Pipelines can be run from the command line using the `dataset-foundry` command.

```bash
dataset-foundry <pipeline_module> <dataset_name>
```

For example, to run the `generate_spec` pipeline to create specs for a dataset saved to
`datasets/dataset1`, you would use:

```bash
dataset-foundry examples/refactorable_code/generate_spec/pipeline.py dataset1
```

Use `dataset-foundry --help` to see available arguments.

### Running Examples

To generate a set of specs for a dataset named `o3v5`, you would use:

```bash
dataset-foundry examples/refactorable_code/generate_spec/pipeline.py samples --num-samples=2
```

To generate a set of functions and unit testsfrom the specs, you would use:

```bash
dataset-foundry examples/refactorable_code/generate_all_from_spec/pipeline.py samples
```

To run the unit tests for the generated functions, you would use:

```bash
dataset-foundry examples/refactorable_code/regenerate_unit_tests/pipeline.py samples
```

If some of the unit tests fail, you can regenerate them by running:

```bash
dataset-foundry examples/refactorable_code/regenerate_unit_tests/pipeline.py samples
```

## Variable Substitutions

Variable substitutions allows you to use variables in your prompts and in certain parameters passed
into pipeline actions.

Prompt templates and certain parameters are parsed as f-strings, with the following enhancements:

- Dotted references are supported and resolve both dictionary keys or object attributes.

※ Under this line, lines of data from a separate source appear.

**config.mk**
```make
export PLATFORM = sky130hd
export DESIGN_NAME = mips_hazard_scoreboard
export DESIGN_NICKNAME = d
export VERILOG_FILES = /design/src/rtl/mips_hazard_scoreboard.sv
export SDC_FILE = /design/constraint.sdc
export NUM_CORES = 1
export LEC_CHECK = 0
export CORE_MARGIN = 2
export CORE_UTILIZATION = 30
export CTS_CLUSTER_SIZE = 28
export DETAILED_ROUTE_END_ITERATION = 7
export PLACE_DENSITY = 0.49
export RECOVER_POWER = 25
export REMOVE_ABC_BUFFERS = 1
export SLEW_MARGIN = 40
export SYNTH_ARGS = -nofsm -noshare
export SYNTH_HDL_FRONTEND = slang
export SYNTH_SLANG_ARGS = --single-unit
```
**constraint.sdc**
```tcl
create_clock -name clk -period 2.1 [get_ports clk]
set_input_delay 0.42 -clock clk [delete_from_list [all_inputs] [get_ports clk]]
set_output_delay 0.42 -clock clk [all_outputs]
set_load 0.01 [all_outputs]
```
**src/rtl/mips_hazard_scoreboard.sv**
```systemverilog
// MIPS hazard scoreboard: tracks pending destinations in the post-decode stages
// and produces the decode-stage stall and forwarding selects.
// Optional feature: define MIPS_HAZARD_FWD_EN to enable forwarding (stall only on load-use).
module mips_hazard_scoreboard #(
  parameter int unsigned REG_AW     = 3,
  parameter int unsigned PIPE_DEPTH = 3,
  parameter int unsigned CNT_W      = 16
) (
  input  logic                                clk,
  input  logic                                rst,
  input  logic                                id_valid,
  input  logic [REG_AW-1:0]                   id_src1,
  input  logic [REG_AW-1:0]                   id_src2,
  input  logic                                id_src1_used,
  input  logic                                id_src2_used,
  input  logic [REG_AW-1:0]                   id_dest,
  input  logic                                id_dest_wr,
  input  logic                                id_is_load,
  input  logic                                stat_clr,
  output logic                                stall_n,
  output logic [$clog2(PIPE_DEPTH+1)-1:0]     fwd_sel1,
  output logic [$clog2(PIPE_DEPTH+1)-1:0]     fwd_sel2,
  output logic [CNT_W-1:0]                    stall_cnt
);

  localparam int unsigned SEL_W = $clog2(PIPE_DEPTH + 1);

  typedef struct packed {
    logic              vld;
    logic [REG_AW-1:0] dest;
    logic              load;
  } slot_t;

  slot_t             slots [PIPE_DEPTH];
  logic [REG_AW-1:0] src   [2];
  logic              used  [2];
  logic [PIPE_DEPTH-1:0] hit [2];
  logic              push;

  assign src[0]  = id_src1;
  assign src[1]  = id_src2;
  assign used[0] = id_src1_used;
  assign used[1] = id_src2_used;

  // Per-source, per-slot match against pending destinations; r0 never matches
  always_comb begin
    for (int s = 0; s < 2; s++) begin
      hit[s] = '0;
      for (int k = 0; k < int'(PIPE_DEPTH); k++) begin
        hit[s][k] = used[s] && (src[s] != '0) && slots[k].vld && (slots[k].dest == src[s]);
      end
    end
  end

`ifdef MIPS_HAZARD_FWD_EN
  logic [SEL_W-1:0] sel [2];

  // Youngest matching slot wins: scan oldest to youngest so the youngest overrides
  always_comb begin
    for (int s = 0; s < 2; s++) begin
      sel[s] = '0;
      for (int k = int'(PIPE_DEPTH) - 1; k >= 0; k--) begin
        if (hit[s][k]) sel[s] = SEL_W'(k + 1);
      end
    end
  end

  // Only a load result still in EX cannot be forwarded in time
  always_comb begin
    stall_n  = 1'b1;
    fwd_sel1 = '0;
    fwd_sel2 = '0;
    if (id_valid) begin
      stall_n  = !(slots[0].load && (hit[0][0] || hit[1][0]));
      fwd_sel1 = sel[0];
      fwd_sel2 = sel[1];
    end
  end
`else
  // Without forwarding any pending producer blocks decode until it drains
  always_comb begin
    stall_n  = 1'b1;
    fwd_sel1 = '0;
    fwd_sel2 = '0;
    if (id_valid && ((|hit[0]) || (|hit[1]))) stall_n = 1'b0;
  end
`endif

  assign push = id_valid && id_dest_wr && (id_dest != '0) && stall_n;

  // Pipeline shadow: slot 0 takes the issuing instruction or a bubble, older slots shift
  always_ff @(posedge clk or negedge rst) begin
    if (!rst) begin
      for (int k = 0; k < int'(PIPE_DEPTH); k++) slots[k] <= '0;
    end else begin
      slots[0] <= push ? slot_t'{vld: 1'b1, dest: id_dest, load: id_is_load} : '0;
      for (int k = 1; k < int'(PIPE_DEPTH); k++) slots[k] <= slots[k-1];
    end
  end

  // Saturating stall-cycle counter; clear has priority over counting
  always_ff @(posedge clk or negedge rst) begin
    if (!rst) begin
      stall_cnt <= '0;
    end else if (stat_clr) begin
      stall_cnt <= '0;
    end else if (id_valid && !stall_n && (stall_cnt != '1)) begin
      stall_cnt <= stall_cnt + CNT_W'(1);
    end
  end

endmodule

```
==> metrics <==
I/O pins=38; CP max stage delay=0.44 ns; Mean Syn Cell Area=10.2 um2; Area Growth Syn to Fin=22.6%; min Tclk post-route=2.02 ns; DR vias/cell=5.11; Net Sw Frac=0.240; initial core utilization=0.306; Pwr per Cell Area=504 nW/um2; Inst Count DP=257; Worst Hold End=slots[4]$_DFF_PN0_; R2R cell count=7; Vias=1335; post-route insts no fill=261; actual slew at the worst max-slew pin=0.713 ns; FP Rows=27; number of synthesized register bits=28; gpl congestion=0.870; first-pass GRT wire length=6.45 mm; largest net degree at the start of global routing=32; CTS root buf=clkbuf_8; Netlist cell types=33; CTS tree=yes; worst reg2reg startpoint=slots[8]$_DFF_PN0_; Flop pwr share=0.550; Num Clock Sinks=28; Worst Hold Depth=0; total grt overflow=0; Bufs and invs on worst path=2; Static Leak=0.807 nW; RSZ-0062 raised after global routing=no; fin util=0.376; vias in the first global route=1379; Slew Limit Headroom=0.525; share of cells above drive strength 1=0.116; dpl ws=-0.561 ns; placed wire-length estimate=2.85 mm; Setup Buffers After CTS=0; Hold Vio Cnt, Final=0; worst clock skew=0.00642 ns; CP delay by family, top=compound AO/OA/AOI/OAI gates; hold_buf cts=0; Worst EP arrival=1.60 ns; IO buf count=32; crit path kind=input port to output pin; Pint=778 uW; footprint of the multi-input gates=832 um2; Max clock buf depth=2; diodes inserted=0; hold_sp=slots[9]$_DFF_PN0_; fmax=494 MHz; Worst path slowest cell=o311a_1; final wirelength=3.83 mm; Logic pwr share=0.119; clock power share=0.331; setup violators final=0; R2R Path End=stall_cnt[11]$_DFFE_PN0P_; Ys Warns=0; Syn Inst Count=162; max_cap viols=0; cells along the critical path=dlygate4sd2_1, o311a_1, a22oi_4, clkdlybuf4s15_2; core area=5410 um2; DRT Pass-1 Iters=3; overall die area=6130 um2; Tot GR Track Use=0.133; Setup crit start kind=input port; Worst VDD drop=0.000244 V; Post-Syn Area=1660 um2; DRC=0; DRT antenna net count=0; Seq/Total Area, Yosys=0.423; Max Slew Vio Count=0; Clock Pin Slew Worst Setup and Hold Paths=0.09 ns; Routed WL per cell=14.7 um; crit path max fanout=5; Die Span Y=78.3 um; drt initial violations=51; chip width=78.3 um; H-tree Lvls=1; fillers=572; antenna violations before repair=0; clock latency on the worst-skew pair=0.28 ns; register area=701 um2; status=finished clean; nets@finish=208; min-delay worst type=flip-flop to flip-flop; Sw Pwr=246 uW; setup ws final=0.0754 ns; CP required=1.68 ns; crit path from=id_src2[0]; flop2flop setup slack=0.18 ns; crit share post-route=0.964; crit end category=output pin; cts bufs inserted=3
layout make-up:
class / instances / share of cell area
timing repair buffer: 38 / 0.172
multi-input combinational: 118 / 0.410
inverter: 1 / 0.00185
sequential: 28 / 0.345
clock buffer: 4 / 0.0271
tap: 72 / 0.0444
power by group through the flow:
stage / Sequential, mW / Combinational [mW] / Clock, mW
2_1_floorplan: 0.571 / 0.0509 / 0
3_3_place_gp: 0.574 / 0.124 / 0
3_5_place_dp: 0.574 / 0.128 / 0
4_1_cts: 0.563 / 0.123 / 0.351
5_1_grt: 0.565 / 0.136 / 0.371
6_report: 0.562 / 0.122 / 0.339
sequential cells by signal, indices dropped and copies added (netlist names):
name,flops
slots,12
stall_cnt,16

For
  instance, `{spec.name}` will return the value of `spec['name']` if `spec` is a dictionary, or
  the value of `spec.name` if `spec` is an object.
- Formatters can be specified after a colon. For example, `{spec:yaml}` will return the `spec`
  object formatted as a YAML string. Supported formatters include: `yaml`, `json`, `upper`, `lower`.

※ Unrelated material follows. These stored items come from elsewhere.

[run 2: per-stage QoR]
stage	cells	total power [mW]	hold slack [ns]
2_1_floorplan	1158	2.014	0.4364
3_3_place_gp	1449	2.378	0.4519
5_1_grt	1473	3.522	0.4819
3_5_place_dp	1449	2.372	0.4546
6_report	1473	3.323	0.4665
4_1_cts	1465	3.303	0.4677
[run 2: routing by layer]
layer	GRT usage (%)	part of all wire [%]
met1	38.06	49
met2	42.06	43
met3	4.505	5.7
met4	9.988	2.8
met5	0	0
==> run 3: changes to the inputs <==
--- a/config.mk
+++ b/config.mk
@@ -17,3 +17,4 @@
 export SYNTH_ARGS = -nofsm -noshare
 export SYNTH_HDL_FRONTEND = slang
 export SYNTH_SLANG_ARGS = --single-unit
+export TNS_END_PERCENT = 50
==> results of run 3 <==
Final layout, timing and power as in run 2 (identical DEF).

For instance, if an item is being processed with an id of `123` and a `spec` dictionary with a
`name` key of `my_function`, the following will save the `code` property of the item as a file named
`item_123_my_function.py`:

```python
   ...
   save_item(contents=Key("code"), filename="item_{id}_{spec.name}.py"),
   ...
```

## License

This project is licensed under the MIT License - see the [LICENSE](LICENSE) file for details.